- _What you should do_
What you write should be an exact copy of the material, from its first line through the line containing "export CORE_UTILIZATION = 55".
──────
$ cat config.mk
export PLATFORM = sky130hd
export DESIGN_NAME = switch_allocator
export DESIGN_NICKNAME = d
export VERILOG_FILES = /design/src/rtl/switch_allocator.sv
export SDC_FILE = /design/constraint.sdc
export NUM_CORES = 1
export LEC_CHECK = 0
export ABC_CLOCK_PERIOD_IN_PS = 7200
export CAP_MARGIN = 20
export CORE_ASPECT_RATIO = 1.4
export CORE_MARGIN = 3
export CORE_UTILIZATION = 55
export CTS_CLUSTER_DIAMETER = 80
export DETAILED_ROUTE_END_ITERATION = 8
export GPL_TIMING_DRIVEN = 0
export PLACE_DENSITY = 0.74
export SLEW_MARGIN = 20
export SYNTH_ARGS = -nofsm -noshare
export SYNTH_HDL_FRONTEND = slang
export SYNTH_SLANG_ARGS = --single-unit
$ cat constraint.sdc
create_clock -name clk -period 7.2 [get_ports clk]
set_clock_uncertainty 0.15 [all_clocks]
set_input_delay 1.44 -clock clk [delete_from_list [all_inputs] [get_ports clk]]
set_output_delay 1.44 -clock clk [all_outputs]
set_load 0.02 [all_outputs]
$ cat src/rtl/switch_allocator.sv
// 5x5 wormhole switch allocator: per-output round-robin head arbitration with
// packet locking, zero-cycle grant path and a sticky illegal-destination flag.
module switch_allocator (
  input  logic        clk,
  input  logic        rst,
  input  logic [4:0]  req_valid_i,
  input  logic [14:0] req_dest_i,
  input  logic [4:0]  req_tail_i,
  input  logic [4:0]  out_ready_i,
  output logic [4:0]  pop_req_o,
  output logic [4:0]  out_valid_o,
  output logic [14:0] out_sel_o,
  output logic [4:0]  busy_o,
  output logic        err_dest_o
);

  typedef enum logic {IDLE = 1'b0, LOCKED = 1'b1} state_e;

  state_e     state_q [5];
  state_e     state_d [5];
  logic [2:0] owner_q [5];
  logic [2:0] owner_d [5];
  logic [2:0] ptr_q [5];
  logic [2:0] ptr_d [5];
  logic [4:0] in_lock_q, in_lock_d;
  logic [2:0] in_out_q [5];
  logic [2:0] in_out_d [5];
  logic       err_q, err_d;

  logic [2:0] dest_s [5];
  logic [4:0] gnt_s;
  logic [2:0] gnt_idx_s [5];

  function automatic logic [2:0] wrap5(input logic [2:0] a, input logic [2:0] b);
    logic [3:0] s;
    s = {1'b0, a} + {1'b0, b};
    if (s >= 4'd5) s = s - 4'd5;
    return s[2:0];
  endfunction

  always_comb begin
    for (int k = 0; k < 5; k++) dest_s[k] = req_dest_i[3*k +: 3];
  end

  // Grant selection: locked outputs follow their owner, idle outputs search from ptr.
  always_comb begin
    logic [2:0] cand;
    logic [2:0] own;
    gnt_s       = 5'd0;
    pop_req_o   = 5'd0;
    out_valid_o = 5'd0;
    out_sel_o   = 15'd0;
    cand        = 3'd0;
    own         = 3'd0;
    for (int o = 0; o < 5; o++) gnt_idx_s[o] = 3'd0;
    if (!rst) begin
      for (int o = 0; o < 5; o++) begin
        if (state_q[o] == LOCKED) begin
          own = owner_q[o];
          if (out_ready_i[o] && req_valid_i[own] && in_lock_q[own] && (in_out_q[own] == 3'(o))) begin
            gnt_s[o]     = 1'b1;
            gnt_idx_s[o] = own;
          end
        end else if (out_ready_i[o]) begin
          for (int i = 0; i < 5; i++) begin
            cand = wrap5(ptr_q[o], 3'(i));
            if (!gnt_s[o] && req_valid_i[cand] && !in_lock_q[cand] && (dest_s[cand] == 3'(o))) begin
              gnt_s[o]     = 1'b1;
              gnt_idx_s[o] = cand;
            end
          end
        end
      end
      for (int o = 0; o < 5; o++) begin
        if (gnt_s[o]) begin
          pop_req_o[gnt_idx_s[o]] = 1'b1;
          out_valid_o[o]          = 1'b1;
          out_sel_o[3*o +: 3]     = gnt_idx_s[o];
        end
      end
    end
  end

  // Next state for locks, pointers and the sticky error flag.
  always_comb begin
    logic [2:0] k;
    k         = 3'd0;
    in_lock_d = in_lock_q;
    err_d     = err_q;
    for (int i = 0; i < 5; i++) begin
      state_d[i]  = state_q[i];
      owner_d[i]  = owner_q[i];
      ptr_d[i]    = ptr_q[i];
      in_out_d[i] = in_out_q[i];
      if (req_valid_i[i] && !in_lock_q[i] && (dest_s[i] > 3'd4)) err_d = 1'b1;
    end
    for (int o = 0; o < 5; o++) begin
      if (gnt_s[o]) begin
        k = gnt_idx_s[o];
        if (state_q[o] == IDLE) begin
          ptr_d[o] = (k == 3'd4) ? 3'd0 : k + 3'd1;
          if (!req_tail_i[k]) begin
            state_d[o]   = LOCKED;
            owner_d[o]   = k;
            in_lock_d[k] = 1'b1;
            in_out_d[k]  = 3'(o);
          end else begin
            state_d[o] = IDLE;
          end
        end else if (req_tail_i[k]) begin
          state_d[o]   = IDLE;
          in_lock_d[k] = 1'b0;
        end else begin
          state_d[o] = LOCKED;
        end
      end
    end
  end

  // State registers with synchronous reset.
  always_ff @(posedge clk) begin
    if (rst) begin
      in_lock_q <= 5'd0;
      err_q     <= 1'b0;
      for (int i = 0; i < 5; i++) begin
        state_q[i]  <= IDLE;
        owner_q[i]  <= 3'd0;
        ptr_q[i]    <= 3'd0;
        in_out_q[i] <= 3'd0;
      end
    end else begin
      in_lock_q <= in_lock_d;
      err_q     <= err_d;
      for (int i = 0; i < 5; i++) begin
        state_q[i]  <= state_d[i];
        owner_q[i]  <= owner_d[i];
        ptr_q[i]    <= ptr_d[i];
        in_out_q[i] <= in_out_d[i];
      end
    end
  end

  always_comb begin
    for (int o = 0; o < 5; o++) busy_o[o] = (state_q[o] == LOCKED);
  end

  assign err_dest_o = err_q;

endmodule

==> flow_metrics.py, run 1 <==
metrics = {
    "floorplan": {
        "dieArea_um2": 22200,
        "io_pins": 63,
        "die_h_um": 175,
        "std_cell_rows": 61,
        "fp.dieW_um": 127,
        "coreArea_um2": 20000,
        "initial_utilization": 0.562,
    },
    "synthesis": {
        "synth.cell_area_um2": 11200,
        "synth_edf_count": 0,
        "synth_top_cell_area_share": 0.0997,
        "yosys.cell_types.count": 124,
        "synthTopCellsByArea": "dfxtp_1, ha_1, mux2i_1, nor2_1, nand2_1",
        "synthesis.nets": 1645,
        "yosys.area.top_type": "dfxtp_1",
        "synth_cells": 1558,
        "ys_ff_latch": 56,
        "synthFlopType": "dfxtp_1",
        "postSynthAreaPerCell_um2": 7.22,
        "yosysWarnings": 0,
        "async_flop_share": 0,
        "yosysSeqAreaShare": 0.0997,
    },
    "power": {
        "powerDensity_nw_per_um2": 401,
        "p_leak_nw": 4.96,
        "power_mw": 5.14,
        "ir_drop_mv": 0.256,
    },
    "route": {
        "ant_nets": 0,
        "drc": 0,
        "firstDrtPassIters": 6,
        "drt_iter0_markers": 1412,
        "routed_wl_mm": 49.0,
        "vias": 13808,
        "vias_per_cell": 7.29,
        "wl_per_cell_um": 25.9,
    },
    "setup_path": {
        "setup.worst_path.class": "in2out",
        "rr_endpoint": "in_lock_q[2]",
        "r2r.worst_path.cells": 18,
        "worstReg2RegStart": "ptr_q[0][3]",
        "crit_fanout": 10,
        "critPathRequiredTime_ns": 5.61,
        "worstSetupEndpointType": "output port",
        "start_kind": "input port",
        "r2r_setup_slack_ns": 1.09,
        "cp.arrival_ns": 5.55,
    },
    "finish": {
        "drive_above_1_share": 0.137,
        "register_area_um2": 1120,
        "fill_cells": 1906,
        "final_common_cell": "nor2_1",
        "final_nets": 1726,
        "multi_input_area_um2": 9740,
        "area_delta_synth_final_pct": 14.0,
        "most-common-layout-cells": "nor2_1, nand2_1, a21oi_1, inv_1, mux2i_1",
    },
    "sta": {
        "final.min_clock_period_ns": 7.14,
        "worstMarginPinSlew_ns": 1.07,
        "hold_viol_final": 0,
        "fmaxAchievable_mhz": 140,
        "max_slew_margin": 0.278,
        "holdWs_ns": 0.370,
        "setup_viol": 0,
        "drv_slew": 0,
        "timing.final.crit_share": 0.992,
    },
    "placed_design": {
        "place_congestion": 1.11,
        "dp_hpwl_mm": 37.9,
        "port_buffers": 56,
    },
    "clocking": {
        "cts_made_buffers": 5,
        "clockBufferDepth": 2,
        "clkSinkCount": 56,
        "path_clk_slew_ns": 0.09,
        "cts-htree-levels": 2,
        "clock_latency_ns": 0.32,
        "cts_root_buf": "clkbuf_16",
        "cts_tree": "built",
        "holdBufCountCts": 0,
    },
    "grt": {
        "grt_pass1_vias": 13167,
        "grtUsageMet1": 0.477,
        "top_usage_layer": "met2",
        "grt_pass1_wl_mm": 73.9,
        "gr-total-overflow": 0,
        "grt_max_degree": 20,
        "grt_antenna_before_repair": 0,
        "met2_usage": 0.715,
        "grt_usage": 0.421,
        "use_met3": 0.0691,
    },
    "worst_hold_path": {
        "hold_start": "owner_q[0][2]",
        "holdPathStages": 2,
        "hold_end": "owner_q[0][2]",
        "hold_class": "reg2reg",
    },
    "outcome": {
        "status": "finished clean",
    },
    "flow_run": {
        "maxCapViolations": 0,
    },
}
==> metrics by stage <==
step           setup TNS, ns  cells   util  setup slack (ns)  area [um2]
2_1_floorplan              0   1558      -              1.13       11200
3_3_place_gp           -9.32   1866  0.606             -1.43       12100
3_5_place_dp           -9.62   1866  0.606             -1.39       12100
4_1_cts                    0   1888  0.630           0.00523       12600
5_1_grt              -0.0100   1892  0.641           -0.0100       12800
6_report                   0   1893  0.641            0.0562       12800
──────
- _Your response_
$ cat config.mk
export PLATFORM = sky130hd
export DESIGN_NAME = switch_allocator
export DESIGN_NICKNAME = d
export VERILOG_FILES = /design/src/rtl/switch_allocator.sv
export SDC_FILE = /design/constraint.sdc
export NUM_CORES = 1
export LEC_CHECK = 0
export ABC_CLOCK_PERIOD_IN_PS = 7200
export CAP_MARGIN = 20
export CORE_ASPECT_RATIO = 1.4
export CORE_MARGIN = 3
export CORE_UTILIZATION = 55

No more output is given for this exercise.